And we actually have allowance, where each of us gets like $125/month, that we can blow on whatever we want. So like for instance this month, I bought a whole bunch of running things. And it's like I don’t even have to ask her permission to buy it, I just buy it. And then same for her, she goes out to eat a lot at work, so she can just go out, get whatever she wants. If she wants to go get some stuff for some hobby she does, she just goes and buy it. She doesn’t have to ask for my permission.
And then everything else, it's kind of like we have back and forth, like, “Okay, do we need to get a new refrigerator or do we make this one last?” If we really need to take a vacation in December or that sort of idea. And that kind of goes back to what I was talking about, where I have a set salary, and she basically has a set salary for her employer, and so with those two, we kind of figured out like, this is the lifestyle that we can maintain with those salaries.
CHUCK:
Right. We don’t have as much discipline as we should, so for me, I think I we would sit down and start doing budget and things, and figuring things out. But we really haven’t nailed a lot of that down, I think that’s gotten us into trouble that we could have avoided if we had actually been aware of what we're doing. And I really liked the idea of doing the salary. Just the monthly salary and just say, “Look, we are going to get paid on the 1st and 15th, and we're going to bring in about how much.” And just do it that way.
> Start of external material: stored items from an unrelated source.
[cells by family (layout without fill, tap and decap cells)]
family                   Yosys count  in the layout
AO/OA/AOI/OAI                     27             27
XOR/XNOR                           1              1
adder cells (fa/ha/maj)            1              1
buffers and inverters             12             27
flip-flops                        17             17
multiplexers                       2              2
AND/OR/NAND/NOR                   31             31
`config.mk`:
```
export PLATFORM = sky130hd
export DESIGN_NAME = strobe_write_qual
export DESIGN_NICKNAME = d
export VERILOG_FILES = /design/src/rtl/swq_pkg.sv /design/src/rtl/swq_sync.sv /design/src/rtl/swq_mode_decode.sv /design/src/rtl/swq_write_qual.sv /design/src/rtl/strobe_write_qual.sv
export SDC_FILE = /design/constraint.sdc
export NUM_CORES = 1
export LEC_CHECK = 0
export ABC_AREA = 0
export ABC_CLOCK_PERIOD_IN_PS = 1870
export BUFFER_PORTS_ARGS = -buffer_cell sky130_fd_sc_hd__buf_2
export CAP_MARGIN = 20
export CORE_MARGIN = 8
export CORE_UTILIZATION = 40
export DETAILED_ROUTE_END_ITERATION = 6
export MAX_ROUTING_LAYER = met4
export PLACE_DENSITY = 0.69
export SLEW_MARGIN = 20
export SYNTH_ARGS = -nofsm -noshare
export SYNTH_HDL_FRONTEND = slang
export SYNTH_HIERARCHICAL = 1
export SYNTH_SLANG_ARGS = --single-unit
```
`constraint.sdc`:
```
create_clock -name clk -period 1.87 [get_ports clk]
set_clock_uncertainty 0.2 [all_clocks]
set_input_delay 0.187 -clock clk [delete_from_list [all_inputs] [get_ports clk]]
set_output_delay 0.187 -clock clk [all_outputs]
set_load 0.005 [all_outputs]
```
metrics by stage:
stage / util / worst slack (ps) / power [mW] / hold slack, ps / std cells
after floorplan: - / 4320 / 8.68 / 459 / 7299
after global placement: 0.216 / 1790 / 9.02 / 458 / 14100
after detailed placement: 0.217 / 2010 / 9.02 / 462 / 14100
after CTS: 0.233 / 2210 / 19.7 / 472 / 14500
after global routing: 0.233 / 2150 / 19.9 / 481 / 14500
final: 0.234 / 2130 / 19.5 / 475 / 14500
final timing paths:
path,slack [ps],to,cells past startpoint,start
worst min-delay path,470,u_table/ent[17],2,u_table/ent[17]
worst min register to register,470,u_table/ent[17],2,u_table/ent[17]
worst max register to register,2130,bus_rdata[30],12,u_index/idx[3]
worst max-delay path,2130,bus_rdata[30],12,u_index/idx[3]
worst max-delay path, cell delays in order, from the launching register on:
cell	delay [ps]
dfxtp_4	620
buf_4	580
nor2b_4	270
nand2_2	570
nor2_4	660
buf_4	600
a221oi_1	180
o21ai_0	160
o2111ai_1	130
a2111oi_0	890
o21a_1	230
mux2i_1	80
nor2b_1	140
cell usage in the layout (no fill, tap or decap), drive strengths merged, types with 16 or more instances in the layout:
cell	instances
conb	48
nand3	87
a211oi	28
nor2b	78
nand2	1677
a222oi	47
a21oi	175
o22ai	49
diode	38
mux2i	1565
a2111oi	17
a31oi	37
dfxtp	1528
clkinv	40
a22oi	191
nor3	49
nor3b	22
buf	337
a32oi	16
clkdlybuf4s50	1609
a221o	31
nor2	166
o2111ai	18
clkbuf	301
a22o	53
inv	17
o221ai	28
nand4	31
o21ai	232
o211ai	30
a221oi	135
$ cat src/rtl/dbell_decode.sv
module dbell_decode
    import dbell_pkg::*;
(
    input  logic              sel,
    input  logic              wr,
    input  logic [ADDR_W-1:0] addr,
    input  logic              wbit0,
    output lane_op_t          op
);

    always_comb begin
        op = '0;
        if (sel) begin
            case (addr)
                OFS_RING_PEER: op.ring_peer = wr;
                OFS_CLR_OWN:   op.clr_own   = wr;
                OFS_STAT_OWN:  op.stat_rd   = !wr;
                OFS_LOCK: begin
                    op.lock_rd  = !wr;
                    op.lock_rel = wr & wbit0;
                end
                default: op = '0;
            endcase
        end
    end

endmodule

$ cat src/rtl/dbell_word.sv
module dbell_word #(
    parameter int DW = 32
) (
    input  logic          clk,
    input  logic          rst,
    input  logic [DW-1:0] set_mask,
    input  logic [DW-1:0] clr_mask,
    output logic [DW-1:0] word,
    output logic          irq
);

    logic [DW-1:0] word_q;

    always_ff @(posedge clk) begin
        if (rst) word_q <= '0;
        else     word_q <= (word_q & ~clr_mask) | set_mask;
    end

    assign word = word_q;
    assign irq  = |word_q;

    assert_reset_clear_R1: assert property (@(posedge clk) disable iff (rst)
        $fell(rst) |-> (word == '0 && !irq));

    assert_set_sticks_R2: assert property (@(posedge clk) disable iff (rst)
        (|set_mask) |=> ((word & $past(set_mask)) == $past(set_mask)));

    assert_clear_drops_R3: assert property (@(posedge clk) disable iff (rst)
        (|(clr_mask & ~set_mask)) |=> ((word & $past(clr_mask & ~set_mask)) == '0));

    assert_set_raises_irq_R5: assert property (@(posedge clk) disable iff (rst)
        (|set_mask) |=> irq);

endmodule

$ cat src/rtl/dbell_mutex.sv
module dbell_mutex
    import dbell_pkg::*;
(
    input  logic             clk,
    input  logic             rst,
    input  logic [NCORE-1:0] rd_req,
    input  logic [NCORE-1:0] rd_cid,
    input  logic [NCORE-1:0] rel_req,
    output logic [NCORE-1:0] grant,
    output logic             locked
);

    logic locked_q;

    for (genvar l = 0; l < NCORE; l++) begin : g_arb
        localparam int OTH = NCORE - 1 - l;
        logic beaten;
        assign beaten = rd_req[OTH] &&
                        ((rd_cid[OTH] < rd_cid[l]) ||
                         ((rd_cid[OTH] == rd_cid[l]) && (OTH < l)));
        assign grant[l] = !locked_q && rd_req[l] && !beaten;
    end

    always_ff @(posedge clk) begin
        if (rst)             locked_q <= 1'b0;
        else if (|grant)     locked_q <= 1'b1;
        else if (|rel_req)   locked_q <= 1'b0;
    end

    assign locked = locked_q;

    assert_single_owner_R7: assert property (@(posedge clk) disable iff (rst)
        $onehot0(grant));

    assert_core0_first_R9: assert property (@(posedge clk) disable iff (rst)
        (rd_req == 2'b11 && !locked && rd_cid[0] != rd_cid[1])
            |-> (grant[0] == (rd_cid[0] == 1'b0)));

    assert_release_frees_R8: assert property (@(posedge clk) disable iff (rst)
        ((|rel_req) && !(|grant)) |=> !locked);

endmodule
### src/rtl/irq_port_pkg.sv
package irq_port_pkg;

    localparam int NPIN = 3;
    localparam int NCMP = NPIN - 1;
    localparam int NIRQ = 4;

    typedef logic [NPIN-1:0] pin_vec_t;
    typedef logic [NIRQ-1:0] irq_vec_t;

    typedef enum logic {
        EDGE_FALL = 1'b0,
        EDGE_RISE = 1'b1
    } edge_pol_t;

    // conditioned line feeding each flag
    function automatic int irq_src(input int idx);
        case (idx)
            0:       return 1;
            1:       return 2;
            2:       return 0;
            default: return 1;
        endcase
    endfunction

    function automatic edge_pol_t irq_pol(input int idx);
        return (idx == 3) ? EDGE_RISE : EDGE_FALL;
    endfunction

    typedef struct packed {
        logic     mode;
        logic     mode_prev;
        pin_vec_t cond_prev;
        irq_vec_t irq;
    } port_state_t;

endpackage
**src/rtl/vid_tc_pkg.sv**
```systemverilog
package vid_tc_pkg;
  localparam int IDX_W = 8;
  localparam int NREG  = 6;

  typedef enum logic [1:0] {
    OP_SETVID = 2'b00,
    OP_SETPS  = 2'b01,
    OP_WRITE  = 2'b10,
    OP_READ   = 2'b11
  } op_e;

  typedef enum logic [1:0] {
    RSP_NONE   = 2'b00,
    RSP_ACK    = 2'b01,
    RSP_NOSUP  = 2'b10,
    RSP_REJECT = 2'b11
  } rsp_e;

  // slot numbers inside the register bank
  localparam int SLOT_BOOT   = 0;
  localparam int SLOT_CEIL   = 1;
  localparam int SLOT_SET    = 2;
  localparam int SLOT_PSTATE = 3;
  localparam int SLOT_MARGIN = 4;
  localparam int SLOT_MULTI  = 5;

  localparam logic [IDX_W-1:0] SLOT_INDEX [NREG] = '{8'h26, 8'h30, 8'h31, 8'h32, 8'h33, 8'h34};
endpackage

```
**src/rtl/vid_regbank.sv**
```systemverilog
module vid_regbank
  import vid_tc_pkg::*;
#(
  parameter int                DATA_W     = 8,
  parameter logic [DATA_W-1:0] BOOT_RESET = '0,
  parameter logic [DATA_W-1:0] CEIL_RESET = 8'hFB
) (
  input  logic              clk,
  input  logic              rst,
  input  logic              strap_second,
  input  logic              cmd_valid,
  input  logic [1:0]        cmd_op,
  input  logic [IDX_W-1:0]  cmd_idx,
  input  logic [DATA_W-1:0] cmd_data,
  output logic [DATA_W-1:0] boot_val,
  output logic [DATA_W-1:0] ceil_val,
  output logic [DATA_W-1:0] set_val,
  output logic [DATA_W-1:0] margin_val,
  output logic              boot_mode,
  output logic              rsp_valid,
  output logic [1:0]        rsp_code,
  output logic [DATA_W-1:0] rd_data
);
  logic [DATA_W-1:0] regs [NREG];
  logic [NREG-1:0]   hit_vec;
  logic              setvid_ok;
  logic              any_hit;
  logic [DATA_W-1:0] rd_sel;

  assign setvid_ok = (cmd_op == OP_SETVID) && (cmd_data <= regs[SLOT_CEIL]);

  for (genvar g = 0; g < NREG; g++) begin : g_slot
    localparam logic [DATA_W-1:0] FIXED_RV =
      (g == SLOT_BOOT) ? BOOT_RESET :
      (g == SLOT_CEIL) ? CEIL_RESET : '0;
    logic [DATA_W-1:0] slot_q;
    logic [DATA_W-1:0] rst_val;
    logic              we;

    assign hit_vec[g] = (cmd_idx == SLOT_INDEX[g]);
    assign rst_val    = (g == SLOT_MULTI) ? DATA_W'(strap_second) : FIXED_RV;

    always_comb begin
      we = 1'b0;
      if (cmd_valid) begin
        if (cmd_op == OP_WRITE && hit_vec[g])        we = 1'b1;
        if (g == SLOT_SET && setvid_ok)              we = 1'b1;
        if (g == SLOT_PSTATE && cmd_op == OP_SETPS)  we = 1'b1;
      end
    end

    always_ff @(posedge clk) begin
      if (rst)     slot_q <= rst_val;
      else if (we) slot_q <= cmd_data;
    end

    assign regs[g] = slot_q;
  end

  assign any_hit = |hit_vec;

  always_comb begin
    rd_sel = '0;
    for (int i = 0; i < NREG; i++) begin
      if (hit_vec[i]) rd_sel = regs[i];
    end
  end

  always_ff @(posedge clk) begin
    if (rst) begin
      boot_mode <= 1'b1;
      rsp_valid <= 1'b0;
      rsp_code  <= RSP_NONE;
      rd_data   <= '0;
    end else begin
      rsp_valid <= cmd_valid;
      rsp_code  <= RSP_NONE;
      if (cmd_valid) begin
        unique case (cmd_op)
          OP_SETVID: begin
            rsp_code <= setvid_ok ? RSP_ACK : RSP_NOSUP;
            if (setvid_ok) boot_mode <= 1'b0;
          end
          OP_SETPS: rsp_code <= RSP_ACK;
          OP_WRITE: rsp_code <= any_hit ? RSP_ACK : RSP_REJECT;
          OP_READ: begin
            rsp_code <= any_hit ? RSP_ACK : RSP_REJECT;
            rd_data  <= any_hit ? rd_sel : '0;
          end
          default: rsp_code <= RSP_NONE;
        endcase
      end
    end
  end

  assign boot_val   = regs[SLOT_BOOT];
  assign ceil_val   = regs[SLOT_CEIL];
  assign set_val    = regs[SLOT_SET];
  assign margin_val = regs[SLOT_MARGIN];
endmodule

```
**src/rtl/vid_margin.sv**
```systemverilog
module vid_margin #(
  parameter int DATA_W = 8
) (
  input  logic              clk,
  input  logic              rst,
  input  logic              boot_mode,
  input  logic [DATA_W-1:0] boot_val,
  input  logic [DATA_W-1:0] ceil_val,
  input  logic [DATA_W-1:0] set_val,
  input  logic [DATA_W-1:0] margin_val,
  output logic [DATA_W-1:0] target_q
);
  localparam int SUM_W = DATA_W + 2;

  logic signed [SUM_W-1:0] base_s;
  logic signed [SUM_W-1:0] mag_s;
  logic signed [SUM_W-1:0] ceil_s;
  logic signed [SUM_W-1:0] sum_s;
  logic [DATA_W-1:0]       margined;
  logic [DATA_W-1:0]       boot_capped;

  assign base_s = $signed({2'b00, set_val});
  assign mag_s  = $signed({3'b000, margin_val[DATA_W-2:0]});
  assign ceil_s = $signed({2'b00, ceil_val});
  assign sum_s  = margin_val[DATA_W-1] ? (base_s - mag_s) : (base_s + mag_s);

  always_comb begin
    if (sum_s < 0)            margined = '0;
    else if (sum_s > ceil_s)  margined = ceil_val;
    else                      margined = sum_s[DATA_W-1:0];
  end

  assign boot_capped = (boot_val > ceil_val) ? ceil_val : boot_val;

  always_ff @(posedge clk) begin
    if (rst) target_q <= '0;
    else     target_q <= boot_mode ? boot_capped : margined;
  end
endmodule

```
**src/rtl/vid_ramp.sv**
```systemverilog
module vid_ramp #(
  parameter int DATA_W = 8
) (
  input  logic              clk,
  input  logic              rst,
  input  logic              ramp_tick,
  input  logic [DATA_W-1:0] target,
  output logic [DATA_W-1:0] vid_q,
  output logic              settled
);
  always_ff @(posedge clk) begin
    if (rst) begin
      vid_q <= '0;
    end else if (ramp_tick) begin
      if (vid_q < target)      vid_q <= vid_q + 1'b1;
      else if (vid_q > target) vid_q <= vid_q - 1'b1;
    end
  end

  assign settled = (vid_q == target);
endmodule

```
**src/rtl/vid_target_ctrl.sv**
```systemverilog
module vid_target_ctrl
  import vid_tc_pkg::*;
#(
  parameter int                DATA_W     = 8,
  parameter logic [DATA_W-1:0] BOOT_RESET = '0,
  parameter logic [DATA_W-1:0] CEIL_RESET = 8'hFB
) (
  input  logic              clk,
  input  logic              rst,
  input  logic              strap_second,
  input  logic              cmd_valid,
  input  logic [1:0]        cmd_op,
  input  logic [IDX_W-1:0]  cmd_idx,
  input  logic [DATA_W-1:0] cmd_data,
  input  logic              ramp_tick,
  output logic              rsp_valid,
  output logic [1:0]        rsp_code,
  output logic [DATA_W-1:0] rd_data,
  output logic [DATA_W-1:0] target_vid,
  output logic [DATA_W-1:0] vid_out,
  output logic              settled
);
  logic [DATA_W-1:0] boot_val;
  logic [DATA_W-1:0] ceil_val;
  logic [DATA_W-1:0] set_val;
  logic [DATA_W-1:0] margin_val;
  logic              boot_mode;

  vid_regbank #(
    .DATA_W(DATA_W), .BOOT_RESET(BOOT_RESET), .CEIL_RESET(CEIL_RESET)
  ) u_bank (
    .clk(clk), .rst(rst), .strap_second(strap_second),
    .cmd_valid(cmd_valid), .cmd_op(cmd_op), .cmd_idx(cmd_idx), .cmd_data(cmd_data),
    .boot_val(boot_val), .ceil_val(ceil_val), .set_val(set_val),
    .margin_val(margin_val), .boot_mode(boot_mode),
    .rsp_valid(rsp_valid), .rsp_code(rsp_code), .rd_data(rd_data)
  );

  vid_margin #(.DATA_W(DATA_W)) u_margin (
    .clk(clk), .rst(rst), .boot_mode(boot_mode), .boot_val(boot_val),
    .ceil_val(ceil_val), .set_val(set_val), .margin_val(margin_val),
    .target_q(target_vid)
  );

  vid_ramp #(.DATA_W(DATA_W)) u_ramp (
    .clk(clk), .rst(rst), .ramp_tick(ramp_tick), .target(target_vid),
    .vid_q(vid_out), .settled(settled)
  );
endmodule

```
===== src/rtl/i2c_sf_addr.sv =====
module i2c_sf_addr #(
  parameter int unsigned AW       = 7,
  parameter int unsigned EXT_BITS = 3
) (
  input  logic          clk_i,
  input  logic          rst_ni,
  input  logic          ext_en_i,
  input  logic [AW-1:0] own_addr_i,
  input  logic          ninth_i,
  input  logic          is_addr_i,
  input  logic          slave_tx_i,
  input  logic [AW:0]   byte_i,
  input  logic          ack_i,
  input  logic          pec_done_i,
  input  logic          pec_ok_i,
  output logic          mat_o,
  output logic          srw_o,
  output logic          rxak_o,
  output logic          crc_o
);
  localparam int unsigned HI = AW - EXT_BITS;

  logic [AW-1:0] call_addr;
  logic          hit_exact, hit_ext, hit;

  assign call_addr = byte_i[AW:1];
  assign hit_exact = (call_addr == own_addr_i);

  generate
    if (HI > 0) begin : g_ext
      assign hit_ext = (call_addr[AW-1:EXT_BITS] == own_addr_i[AW-1:EXT_BITS]);
    end else begin : g_all
      assign hit_ext = 1'b1;
    end
  endgenerate

  assign hit = hit_exact || (ext_en_i && hit_ext);

  always_ff @(posedge clk_i or negedge rst_ni) begin
    if (!rst_ni) begin
      mat_o  <= 1'b0;
      srw_o  <= 1'b0;
      rxak_o <= 1'b1;
    end else if (ninth_i) begin
      rxak_o <= ack_i;
      if (is_addr_i) begin
        mat_o <= hit;
        if (hit) srw_o <= byte_i[0];
      end else if (!slave_tx_i) begin
        mat_o <= 1'b0;
      end
    end
  end

  // intentionally outside reset
  always_ff @(posedge clk_i) begin
    if (pec_done_i) crc_o <= !pec_ok_i;
  end
endmodule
That way we are aware, and we're just saying, “This effectively gets us to where we can. Eat out these couple of times. We can go in a couple of dates.” And other than that, we need to be doing these other things so that we stay under that line.
ERIC:
Especially if you have a corporation. In my case, I have an LLC, so it's not as strict, but you kind of have to do that. Like you have a corporation and then like, “I'm going to pay myself $4000 this month and then $10,000 next month. That’s really weird.” And I don’t know local law or whatever, but that could be against the law.
What I do for mine is every year, you have like a meeting in your corporation or LLC, that says like, “These are the new rules, these are the changes.” And at that time, I say like, “We, the LLC are going to pay Eric X amount of dollars per month for this year.” And so that’s my salary. And then if it changes, then there's a formal notion or whatever, meeting the LLC members to change the salary and give me a raise or cut my time, or any of that weird stuff. And so that’s really formalized in that way, you bring someone else on. It's not like discrimination that the CEO is getting like his salary changes every month, but this other person his salary is set.
CHUCK:
I've kind of gotten the impression here that it's not as strict that way. So I've tended to just pay myself whenever the business got paid. And I really liked the idea being regular about it though, and then I can just sit down with my wife and say, “Look, this is the budget every month. These are the constraints we're going to be under.” We can figure out what that number is, so that we are comfortable with it, and then just kind of run from there. It really appeals to me that way, and that way, I can put the rest of it in the business. And then if things are a little bit lean, then I can pay the subcontractors instead of waiting to get paid, so I can pay the subcontractors or this or that.
ERIC:
So I just got back from basically two months of leave for my daughter, and the first month, I had about half the income that I normally would, just invoice is taking time to get turned to a check. And so that month was fine. But then in July, because I wasn’t working, I was still paying my salary and paying expenses. I actually pulled money out of the emergency account to make my own payroll. And so, it make it really structured of like, “Okay, it's the 10th right now or whatever. We need to pay Eric soon. How much do we have on the account? We don’t have any on the account.” So we are going to pull some from the emergency account. And so it's very structured, very regular process. And then at the end of each month, what I do is I clear my account. So if my checking has an extra $2000, that gets sent back to the emergency account. And so I always keep it right around the minimums that needs to be in there to operate, and then everything else goes to the savings.
CHUCK:
Yeah, that makes sense. And when I get another check from my other clients, as I said before, I'm probably going to run over to the credit union here. I've narrowed it down to like two. And so I run over to one of them, opened an account with that check, and then probably do something like what you are talking about. And then we're probably going to move our personal account over too. And that’s always nice because I essentially just transfer funds [chuckles] to pay myself.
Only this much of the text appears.